===== src/logic/tmc_pkg.sv =====
// constants, register map and state codes of the master control/status block
// assumes a 125 MHz system clock and a 16-bit host register port
package tmc_pkg;
    // clock and timing
    localparam int CLK_PERIOD_NS = 8;
    localparam int IRQ_PULSE_NS = 1000;
    localparam int IRQ_PULSE_CYC = IRQ_PULSE_NS / CLK_PERIOD_NS;
    localparam int ACK_MIN_NS = 250;
    localparam int ACK_MIN_CYC = (ACK_MIN_NS + CLK_PERIOD_NS - 1)
                                 / CLK_PERIOD_NS;
    localparam logic [6:0] PULSE_LAST = 7'(IRQ_PULSE_CYC - 1);
    localparam logic [5:0] ACK_LAST = 6'(ACK_MIN_CYC - 1);

    // register addresses (word addresses on the host port)
    localparam logic [15:0] ADDR_MCFG = 16'h0000;
    localparam logic [15:0] ADDR_MSTAT = 16'h0001;
    localparam logic [15:0] ADDR_PEND_IRQ = 16'h0006;
    localparam logic [15:0] RT_BASE = 16'h0010;
    localparam logic [15:0] RT_STRIDE = 16'h0010;
    localparam logic [3:0] OFF_RTCFG = 4'h0;
    localparam logic [3:0] OFF_SEL_A = 4'h1;
    localparam logic [3:0] OFF_SEL_B = 4'h2;
    localparam logic [3:0] OFF_BITW = 4'h3;

    // master configuration fields
    localparam int CFG_TXO_BIT = 3;
    localparam int CFG_IRQ_LEVEL_SELECT_BIT = 2;
    localparam int CFG_MONITOR_ACTIVITY_INCLUDE_BIT = 1;
    localparam logic [3:0] MCFG_RESET = 4'h0;

    // master status and reset fields
    localparam int ST_READY_BIT = 15;
    localparam int ST_AUTO_INIT_ENABLE_BIT = 13;
    localparam int ST_MTRST_BIT = 12;
    localparam int ST_RT2RST_BIT = 11;
    localparam int ST_RT1RST_BIT = 10;
    localparam logic [15:0] MSTAT_RESET = 16'h0000;

    // terminal configuration fields
    localparam int RTC_INH_A_BIT = 0;
    localparam int RTC_INH_B_BIT = 1;
    localparam int RTC_AUTO_BIT = 2;
    localparam logic [2:0] RTC_RESET = 3'h0;
    localparam logic [15:0] SEL_RESET = 16'h0000;
    localparam int BITW_SHUT_LSB = 12;

    // mode codes handled automatically
    localparam logic [4:0] MC_SEL_SHUTDOWN = 5'h14;
    localparam logic [4:0] MC_OVR_SEL_SHUTDOWN = 5'h15;

    typedef enum logic [1:0] {
        TMC_IRQ_IDLE = 2'b00,
        TMC_IRQ_PULSE = 2'b01,
        TMC_IRQ_LEVEL = 2'b10
    } tmc_irq_st_t;
endpackage


===== src/logic/tmc_irq_gen.sv =====
// interrupt request output: pulsed or held-level active-low request
// assumes events are one-cycle pulses synchronous to i_mclk
`timescale 1ns/1ns
module tmc_irq_gen (
    input logic i_mclk,        // system clock
    input logic i_rst,         // async reset, active high
    input logic i_level_sel,   // 1 = level request, 0 = pulse
    input logic i_event,       // enabled interrupt event pulse
    input logic i_ack,         // acknowledge input level
    input logic i_pend_read,   // host read of pending interrupt register
    output logic o_irq_n       // interrupt request, active low
);
    tmc_pkg::tmc_irq_st_t st_ff, nxt_st;
    logic [6:0] cnt_ff, nxt_cnt;
    logic [5:0] ack_ff, nxt_ack;
    logic irq_n_ff, nxt_irq_n;
    logic release_req;

    always_comb begin
        nxt_ack = 6'h00;
        if (i_ack) begin
            nxt_ack = (ack_ff == tmc_pkg::ACK_LAST) ? ack_ff : ack_ff + 6'h01;
        end
        release_req = i_pend_read || (i_ack && ack_ff == tmc_pkg::ACK_LAST);
        nxt_st = st_ff;
        nxt_cnt = cnt_ff;
        nxt_irq_n = irq_n_ff;
        case (st_ff)
            tmc_pkg::TMC_IRQ_IDLE: begin
                if (i_event) begin
                    nxt_irq_n = 1'b0;
                    nxt_cnt = 7'h00;
                    nxt_st = i_level_sel ? tmc_pkg::TMC_IRQ_LEVEL
                                         : tmc_pkg::TMC_IRQ_PULSE;
                end
            end
            tmc_pkg::TMC_IRQ_PULSE: begin
                if (cnt_ff == tmc_pkg::PULSE_LAST) begin
                    nxt_st = tmc_pkg::TMC_IRQ_IDLE;
                    nxt_irq_n = 1'b1;
                end else begin
                    nxt_cnt = cnt_ff + 7'h01;
                end
            end
            tmc_pkg::TMC_IRQ_LEVEL: begin
                // a new event in the release cycle keeps the request low
                if (release_req && !i_event) begin
                    nxt_st = tmc_pkg::TMC_IRQ_IDLE;
                    nxt_irq_n = 1'b1;
                end
            end
            default: begin
                nxt_st = tmc_pkg::TMC_IRQ_IDLE;
                nxt_irq_n = 1'b1;
            end
        endcase
    end

    always_ff @(posedge i_mclk or posedge i_rst) begin
        if (i_rst) begin
            st_ff <= tmc_pkg::TMC_IRQ_IDLE;
            cnt_ff <= 7'h00;
            ack_ff <= 6'h00;
            irq_n_ff <= 1'b1;
        end else begin
            st_ff <= nxt_st;
            cnt_ff <= nxt_cnt;
            ack_ff <= nxt_ack;
            irq_n_ff <= nxt_irq_n;
        end
    end

    assign o_irq_n = irq_n_ff;
endmodule


===== src/logic/tmc_top.sv =====
// master control and status of a multi-terminal 1553 device
// assumes a synchronous host register port and terminal cores that report
// mode codes, activity and reset completion as signals on i_mclk
`timescale 1ns/1ns
module tmc_top (
    input logic i_mclk,                 // system clock, 125 MHz
    input logic i_rst,                  // master reset, async, active high
    input logic i_host_rd,              // host read strobe
    input logic i_host_wr,              // host write strobe
    input logic [15:0] i_host_addr,     // host register address
    input logic [15:0] i_host_wdata,    // host write data
    output logic [15:0] o_host_rdata,   // host read data
    output logic o_host_rvalid,         // read data valid pulse
    input logic i_auto_init_enable,     // auto-init strap pin
    input logic i_auto_init_busy,       // auto-initialization running
    input logic i_bist_busy,            // built-in test running
    input logic i_mt_reset_done,        // monitor reset finished pulse
    input logic [1:0] i_rt_reset_done,  // terminal resets finished pulses
    input logic i_mc_strobe,            // mode code received pulse
    input logic i_mc_rt,                // terminal index of the mode code
    input logic [4:0] i_mc_code,        // mode code number
    input logic [15:0] i_mc_data,       // mode data word
    input logic i_irq_event,            // enabled interrupt event pulse
    input logic i_interrupt_acknowledge_input, // irq acknowledge level
    input logic i_mt_active,            // enabled monitor activity
    input logic i_other_active,         // other on-chip terminal activity
    output logic o_irq_n,               // interrupt request, active low
    output logic o_ready,               // ready pin
    output logic o_active,              // activity pin
    output logic o_mt_reset_req,        // monitor soft reset in progress
    output logic [1:0] o_rt_reset_req,  // terminal soft resets in progress
    output logic [3:0] o_tx_inhibit,    // {rt2 b, rt2 a, rt1 b, rt1 a}
    output logic [3:0] o_rx_inhibit     // same order as o_tx_inhibit
);
    function automatic logic [15:0] rt_addr(input int idx,
                                            input logic [3:0] off);
        rt_addr = 16'(tmc_pkg::RT_BASE + tmc_pkg::RT_STRIDE * idx) +
                  {12'h000, off};
    endfunction

    logic [3:0] mcfg_ff, nxt_mcfg;
    logic ready_ff, nxt_ready;
    logic auto_init_enable_ff, nxt_auto_init_enable;
    logic first_ff;
    logic mtrst_ff, nxt_mtrst;
    logic [1:0] rtrst_ff, nxt_rtrst;
    logic [15:0] stat_word;
    logic [2:0] rtcfg_ff [2];
    logic [2:0] nxt_rtcfg [2];
    logic [15:0] sela_ff [2];
    logic [15:0] nxt_sela [2];
    logic [15:0] selb_ff [2];
    logic [15:0] nxt_selb [2];
    logic [1:0] ashut_ff [2];
    logic [1:0] nxt_ashut [2];
    logic [3:0] tx_inh, rx_inh;
    logic [3:0] tx_ff, rx_ff;
    logic active_ff, nxt_active;
    logic [15:0] rdata_ff, nxt_rdata;
    logic rvalid_ff;
    logic wr_ok, rd_ok, pend_read;

    // host locked out while not ready
    assign wr_ok = i_host_wr && ready_ff;
    assign rd_ok = i_host_rd && ready_ff;
    assign pend_read = rd_ok && i_host_addr == tmc_pkg::ADDR_PEND_IRQ;

    // master configuration
    always_comb begin
        nxt_mcfg = mcfg_ff;
        if (wr_ok && i_host_addr == tmc_pkg::ADDR_MCFG) begin
            nxt_mcfg = {i_host_wdata[3:1], 1'b0};
        end
    end

    always_ff @(posedge i_mclk or posedge i_rst) begin
        if (i_rst) begin
            mcfg_ff <= tmc_pkg::MCFG_RESET;
        end else begin
            mcfg_ff <= nxt_mcfg;
        end
    end

    // master status and reset
    always_comb begin
        nxt_mtrst = mtrst_ff;
        nxt_rtrst = rtrst_ff;
        if (i_mt_reset_done) begin
            nxt_mtrst = 1'b0;
        end
        nxt_rtrst = rtrst_ff & ~i_rt_reset_done;
        // write of one starts monitor reset, set beats done
        if (wr_ok && i_host_addr == tmc_pkg::ADDR_MSTAT) begin
            nxt_mtrst = nxt_mtrst | i_host_wdata[tmc_pkg::ST_MTRST_BIT];
            nxt_rtrst = nxt_rtrst | {i_host_wdata[tmc_pkg::ST_RT2RST_BIT],
                                     i_host_wdata[tmc_pkg::ST_RT1RST_BIT]};
        end
        // ready low while anything is busy
        nxt_ready = !(nxt_mtrst || (|nxt_rtrst) || i_auto_init_busy ||
                      i_bist_busy);
        // strap taken in the first cycle after reset release
        nxt_auto_init_enable = first_ff ? i_auto_init_enable : auto_init_enable_ff;
        stat_word = tmc_pkg::MSTAT_RESET;
        stat_word[tmc_pkg::ST_READY_BIT] = ready_ff;
        stat_word[tmc_pkg::ST_AUTO_INIT_ENABLE_BIT] = auto_init_enable_ff;
        stat_word[tmc_pkg::ST_MTRST_BIT] = mtrst_ff;
        stat_word[tmc_pkg::ST_RT2RST_BIT] = rtrst_ff[1];
        stat_word[tmc_pkg::ST_RT1RST_BIT] = rtrst_ff[0];
    end

    // auto-init enable cleared by master reset only; soft resets leave it alone
    always_ff @(posedge i_mclk or posedge i_rst) begin
        if (i_rst) begin
            ready_ff <= 1'b0;
            auto_init_enable_ff <= 1'b0;
            first_ff <= 1'b1;
            mtrst_ff <= 1'b0;
            rtrst_ff <= 2'b00;
        end else begin
            ready_ff <= nxt_ready;
            auto_init_enable_ff <= nxt_auto_init_enable;
            first_ff <= 1'b0;
            mtrst_ff <= nxt_mtrst;
            rtrst_ff <= nxt_rtrst;
        end
    end

    // terminal configuration, select words and automatic shutdown
    always_comb begin
        for (int i = 0; i < 2; i++) begin
            nxt_rtcfg[i] = rtcfg_ff[i];
            nxt_sela[i] = sela_ff[i];
            nxt_selb[i] = selb_ff[i];
            nxt_ashut[i] = ashut_ff[i];
            if (wr_ok && i_host_addr == rt_addr(i, tmc_pkg::OFF_RTCFG)) begin
                nxt_rtcfg[i] = i_host_wdata[2:0];
            end
            if (wr_ok && i_host_addr == rt_addr(i, tmc_pkg::OFF_SEL_A)) begin
                nxt_sela[i] = i_host_wdata;
            end
            if (wr_ok && i_host_addr == rt_addr(i, tmc_pkg::OFF_SEL_B)) begin
                nxt_selb[i] = i_host_wdata;
            end
            // mode codes left to the host when auto is off
            // matching data word shuts down or restores the bus
            if (i_mc_strobe && i_mc_rt == 1'(i) &&
                rtcfg_ff[i][tmc_pkg::RTC_AUTO_BIT]) begin
                if (i_mc_code == tmc_pkg::MC_SEL_SHUTDOWN) begin
                    if (i_mc_data == sela_ff[i]) nxt_ashut[i][0] = 1'b1;
                    if (i_mc_data == selb_ff[i]) nxt_ashut[i][1] = 1'b1;
                end else if (i_mc_code == tmc_pkg::MC_OVR_SEL_SHUTDOWN) begin
                    if (i_mc_data == sela_ff[i]) nxt_ashut[i][0] = 1'b0;
                    if (i_mc_data == selb_ff[i]) nxt_ashut[i][1] = 1'b0;
                end
            end
            // auto shutdown kept apart from the inhibit bits
            tx_inh[2*i] = rtcfg_ff[i][tmc_pkg::RTC_INH_A_BIT] |
                          ashut_ff[i][0];
            tx_inh[2*i+1] = rtcfg_ff[i][tmc_pkg::RTC_INH_B_BIT] |
                            ashut_ff[i][1];
            rx_inh[2*i] = tx_inh[2*i] & ~mcfg_ff[tmc_pkg::CFG_TXO_BIT];
            rx_inh[2*i+1] = tx_inh[2*i+1] & ~mcfg_ff[tmc_pkg::CFG_TXO_BIT];
        end
    end

    always_ff @(posedge i_mclk or posedge i_rst) begin
        if (i_rst) begin
            for (int i = 0; i < 2; i++) begin
                rtcfg_ff[i] <= tmc_pkg::RTC_RESET;
                sela_ff[i] <= tmc_pkg::SEL_RESET;
                selb_ff[i] <= tmc_pkg::SEL_RESET;
                ashut_ff[i] <= 2'b00;
            end
        end else begin
            for (int i = 0; i < 2; i++) begin
                rtcfg_ff[i] <= nxt_rtcfg[i];
                sela_ff[i] <= nxt_sela[i];
                selb_ff[i] <= nxt_selb[i];
                ashut_ff[i] <= nxt_ashut[i];
            end
        end
    end

    // host read data and activity output
    always_comb begin
        nxt_rdata = rdata_ff;
        // any read while not ready returns the status word
        if (i_host_rd && !ready_ff) begin
            nxt_rdata = stat_word;
        end else if (rd_ok) begin
            nxt_rdata = 16'h0000;
            if (i_host_addr == tmc_pkg::ADDR_MCFG) begin
                nxt_rdata = {12'h000, mcfg_ff};
            end
            if (i_host_addr == tmc_pkg::ADDR_MSTAT) begin
                nxt_rdata = stat_word;
            end
            for (int i = 0; i < 2; i++) begin
                if (i_host_addr == rt_addr(i, tmc_pkg::OFF_RTCFG)) begin
                    nxt_rdata = {13'h0000, rtcfg_ff[i]};
                end
                if (i_host_addr == rt_addr(i, tmc_pkg::OFF_SEL_A)) begin
                    nxt_rdata = sela_ff[i];
                end
                if (i_host_addr == rt_addr(i, tmc_pkg::OFF_SEL_B)) begin
                    nxt_rdata = selb_ff[i];
                end
                // shutdown state in the top four bits
                if (i_host_addr == rt_addr(i, tmc_pkg::OFF_BITW)) begin
                    nxt_rdata = {tx_inh[2*i+1], rx_inh[2*i+1], tx_inh[2*i],
                                 rx_inh[2*i], 12'h000};
                end
            end
        end
        nxt_active = i_other_active ||
                     (mcfg_ff[tmc_pkg::CFG_MONITOR_ACTIVITY_INCLUDE_BIT] && i_mt_active);
    end

    always_ff @(posedge i_mclk or posedge i_rst) begin
        if (i_rst) begin
            rdata_ff <= 16'h0000;
            rvalid_ff <= 1'b0;
            active_ff <= 1'b0;
            tx_ff <= 4'h0;
            rx_ff <= 4'h0;
        end else begin
            rdata_ff <= nxt_rdata;
            rvalid_ff <= i_host_rd;
            active_ff <= nxt_active;
            tx_ff <= tx_inh;
            rx_ff <= rx_inh;
        end
    end

    tmc_irq_gen u_irq (
        .i_mclk(i_mclk),
        .i_rst(i_rst),
        .i_level_sel(mcfg_ff[tmc_pkg::CFG_IRQ_LEVEL_SELECT_BIT]),
        .i_event(i_irq_event),
        .i_ack(i_interrupt_acknowledge_input),
        .i_pend_read(pend_read),
        .o_irq_n(o_irq_n)
    );

    assign o_host_rdata = rdata_ff;
    assign o_host_rvalid = rvalid_ff;
    assign o_ready = ready_ff;
    assign o_active = active_ff;
    assign o_mt_reset_req = mtrst_ff;
    assign o_rt_reset_req = rtrst_ff;
    assign o_tx_inhibit = tx_ff;
    assign o_rx_inhibit = rx_ff;
endmodule


===== config.mk =====
export PLATFORM = sky130hd
export DESIGN_NAME = tmc_top
export DESIGN_NICKNAME = d
export VERILOG_FILES = /design/src/logic/tmc_pkg.sv /design/src/logic/tmc_irq_gen.sv /design/src/logic/tmc_top.sv
export SDC_FILE = /design/constraint.sdc
export NUM_CORES = 1
export LEC_CHECK = 0
export ABC_AREA = 1
export BUFFER_PORTS_ARGS = -buffer_cell sky130_fd_sc_hd__buf_2
export CELL_PAD_IN_SITES_DETAIL_PLACEMENT = 1
export CELL_PAD_IN_SITES_GLOBAL_PLACEMENT = 1
export CORE_MARGIN = 4
export CORE_UTILIZATION = 29
export CTS_BUF_LIST = sky130_fd_sc_hd__clkbuf_4 sky130_fd_sc_hd__clkbuf_8 sky130_fd_sc_hd__clkbuf_16
export DETAILED_ROUTE_END_ITERATION = 10
export HOLD_SLACK_MARGIN = 0.12
export PLACE_DENSITY_LB_ADDON = 0.1
export SLEW_MARGIN = 0
export SYNTH_ARGS = -nofsm -noshare
export SYNTH_HDL_FRONTEND = slang
export SYNTH_SLANG_ARGS = --single-unit

===== constraint.sdc =====
create_clock -name i_mclk -period 10.05 [get_ports i_mclk]
set_clock_uncertainty 0.15 [all_clocks]
set_input_delay 1.5075 -clock i_mclk [delete_from_list [all_inputs] [get_ports i_mclk]]
set_output_delay 1.5075 -clock i_mclk [all_outputs]
set_load 0.005 [all_outputs]

==> flow_metrics.py <==
metrics = {
    "synth": {
        "yosys.area.top_type": "dfrtp_1",
        "syn-cell-area_um2": 6670,
        "syn_nets": 885,
        "avgSynthCellArea_um2": 8.20,
        "ys_ff_latch": 125,
        "synthTopCellsByArea": "dfrtp_1 (46%), nand2_1 (12%), o21ai_0 (5.2%), xnor2_1 (4.1%), nand3_1 (3.7%)",
        "synth_cell_type_count": 45,
        "synth_top_area_share": 0.461,
        "syn_inst": 813,
        "synth_seq_area_share": 0.469,
        "ys_warn_count": 0,
    },
    "sta": {
        "hold_viol": 0,
        "period_minus_slack_ps": 3460,
        "relSlewSlack": 0.415,
        "post-route-period-util": 0.344,
        "max_freq_ghz": 0.289,
        "rsz0062_at_grt": "no",
        "drv_slew": 0,
        "tightest_slew_ps": 878,
        "setup_viol": 0,
        "finalSetupTns_ps": 0,
    },
    "global_routing": {
        "globalRouteOverflowTotal": 0,
        "antenna_found_initial": 0,
        "grt_pass1_wl_mm": 35.4,
        "grt_pass1_vias": 6031,
        "grt_usage": 0.178,
        "grt_start_max_net_pins": 65,
    },
    "power": {
        "p_int_mw": 0.976,
        "peakVddDrop_v": 0.0000808,
        "pwr-share-comb": 0.054,
        "power_frac_clock": 0.544,
        "swShare": 0.227,
        "p_leak_nw": 3.97,
        "switchingPower_mw": 0.287,
        "power_density_nw_per_um2": 158,
        "pwr-share-seq": 0.402,
    },
    "outcome": {
        "outcome": "finished clean",
    },
    "die": {
        "die-area_um2": 25500,
        "die_h_um": 160,
        "rows": 55,
        "io_pins": 100,
        "initial_core_util": 0.295,
        "coreArea_um2": 22600,
        "die_w_um": 160,
    },
    "detailed_routing": {
        "drt-pass1-iter-count": 5,
        "route.vias.total": 5685,
        "drc": 0,
        "dr.first_iter.drc_count": 228,
        "routed_wl_mm": 21.9,
        "vias_per_cell": 4.74,
        "avgRoutedWirePerCell_um": 18.3,
        "ant_nets": 0,
    },
    "cells_and_area": {
        "register_area_um2": 3130,
        "layout.core_utilization": 0.353,
        "antenna_cells": 0,
        "final_area_um2": 8000,
        "fin_nets": 975,
        "multi_input_area_um2": 3080,
        "fin_cells": 1200,
        "drive_gt1_frac": 0.198,
        "fillers": 2732,
        "area_growth_pct": 19.9,
    },
    "worst_setup_path": {
        "crit_slowest_cell": "nand2_2",
        "r2r_slack_ps": 7900,
        "r2r_end": "o_host_rdata[13]",
        "crit_arrival_ps": 3630,
        "worst_path_most_repeated_cell": "inv_2",
        "path_delay_family": "simple AND/OR/NAND/NOR gates",
        "start_kind": "primary input",
        "path_cells": "buf_2 -> nor2_4 -> inv_2 -> nor2_2 -> inv_2 -> nor2_8 -> nand2_2 -> o21ai_0",
        "critPathMaxStageDelay_ps": 480,
        "reg2regPathDepth": 6,
        "r2r_start": "o_ready",
        "crit_type": "in -> reg",
        "worst-path-buf-inv": 3,
        "cp-end-kind": "flip-flop",
        "worst_ep_required_time_ps": 10220,
        "worst-path-max-fanout": 32,
    },
    "min_path": {
        "holdPathStages": 1,
        "hold_start": "u_irq.cnt_ff[4]",
        "worstHoldEndpoint": "u_irq.cnt_ff[4]",
        "hold_path_class": "reg -> reg",
    },
    "clock_tree": {
        "cts_tree": "yes",
        "cts_hold_buf": 0,
        "htreeDepth": 4,
        "cts_buffer_depth": 2,
        "post_cts_resized": 0,
        "cts_root_buf": "clkbuf_16",
        "cts_buffers": 17,
        "post_cts.repair.setup_buffers": 0,
        "clk_pin_slew_worst_paths_ps": 60,
        "clkLatencyLatePin_ps": 420,
        "clock_sinks": 125,
    },
    "flow_run": {
        "drv_cap": 0,
    },
    "placed_design": {
        "gp_congestion": 0.753,
        "portBuffers": 99,
        "placed_cell_area_um2": 7360,
        "dpl.hpwl_mm": 15.8,
        "placed_cells": 1169,
    },
}
[logic make-up (layout without fill, tap and decap cells)]
logic type	after synthesis	count (layout)	synth area share
simple gates	394	394	0.278
compound gates	135	135	0.109
flops	125	125	0.469
buf+inv	103	205	0.0683
xor+xnor	51	51	0.0670
fa+ha+maj	3	3	0.00563
other cells	1	1	0.000562
mux	1	1	0.00169
[power by group through the flow]
stage | clock, mW | sequential [mW] | combinational [mW]
5_1_grt | 0.723 | 0.508 | 0.0781
6_report | 0.687 | 0.508 | 0.0681
3_5_place_dp | 0 | 0.517 | 0.0706
4_1_cts | 0.698 | 0.508 | 0.0707
2_1_floorplan | 0 | 0.517 | 0.0376
3_3_place_gp | 0 | 0.517 | 0.0701
[how the worst max path moves through the flow]
stage | cells past startpoint | startpoint | slack, ps | endpoint
after floorplan | 1 | i_rst | 5070 | ashut_ff[0]
after global placement | 10 | i_host_addr[11] | 6140 | o_host_rdata[15]
after detailed placement | 10 | i_host_addr[13] | 6140 | o_host_rdata[14]
after CTS | 10 | i_host_addr[11] | 6550 | o_host_rdata[14]
after global routing | 10 | i_host_addr[15] | 6300 | o_host_rdata[14]
final | 8 | i_host_addr[7] | 6590 | sela_ff[20]
[cell usage in the layout (no fill, tap or decap), types with 3 or more instances in the layout]
cell / netlist / final
a21oi_1: 12 / 12
buf_2: 6 / 99
bufinv_16: 0 / 5
clkbuf_16: 0 / 17
clkinv_2: 1 / 5
dfrtp_1: 123 / 123
ha_1: 3 / 3
inv_1: 64 / 63
inv_2: 6 / 6
nand2_1: 220 / 220
nand2_2: 5 / 5
nand3_1: 49 / 49
nand3_2: 3 / 3
nand4_1: 18 / 18
nor2_1: 46 / 46
nor2_2: 4 / 4
nor2_4: 6 / 6
nor2_8: 3 / 3
nor3_1: 9 / 9
nor3b_1: 4 / 4
nor4_1: 7 / 7
o2111ai_1: 5 / 5
o21ai_0: 69 / 69
o21ai_1: 39 / 39
o22ai_1: 4 / 4
or2_2: 10 / 10
xnor2_1: 31 / 31
xor2_1: 20 / 20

────────────────────────────────────────

**TASK ITEM**
Where the listing above reaches the line that contains "stat_word[tmc_pkg::ST_MTRST_BIT] = mtrst_ff;", start retyping, and finish with the line that contains "auto is off"; reproduce those lines exactly and no others.

**ANSWER SPACE**
        stat_word[tmc_pkg::ST_MTRST_BIT] = mtrst_ff;
        stat_word[tmc_pkg::ST_RT2RST_BIT] = rtrst_ff[1];
        stat_word[tmc_pkg::ST_RT1RST_BIT] = rtrst_ff[0];
    end

    // auto-init enable cleared by master reset only; soft resets leave it alone
    always_ff @(posedge i_mclk or posedge i_rst) begin
        if (i_rst) begin
            ready_ff <= 1'b0;
            auto_init_enable_ff <= 1'b0;
            first_ff <= 1'b1;
            mtrst_ff <= 1'b0;
            rtrst_ff <= 2'b00;
        end else begin
            ready_ff <= nxt_ready;
            auto_init_enable_ff <= nxt_auto_init_enable;
            first_ff <= 1'b0;
            mtrst_ff <= nxt_mtrst;
            rtrst_ff <= nxt_rtrst;
        end
    end

    // terminal configuration, select words and automatic shutdown
    always_comb begin
        for (int i = 0; i < 2; i++) begin
            nxt_rtcfg[i] = rtcfg_ff[i];
            nxt_sela[i] = sela_ff[i];
            nxt_selb[i] = selb_ff[i];
            nxt_ashut[i] = ashut_ff[i];
            if (wr_ok && i_host_addr == rt_addr(i, tmc_pkg::OFF_RTCFG)) begin
                nxt_rtcfg[i] = i_host_wdata[2:0];
            end
            if (wr_ok && i_host_addr == rt_addr(i, tmc_pkg::OFF_SEL_A)) begin
                nxt_sela[i] = i_host_wdata;
            end
            if (wr_ok && i_host_addr == rt_addr(i, tmc_pkg::OFF_SEL_B)) begin
                nxt_selb[i] = i_host_wdata;
            end
            // mode codes left to the host when auto is off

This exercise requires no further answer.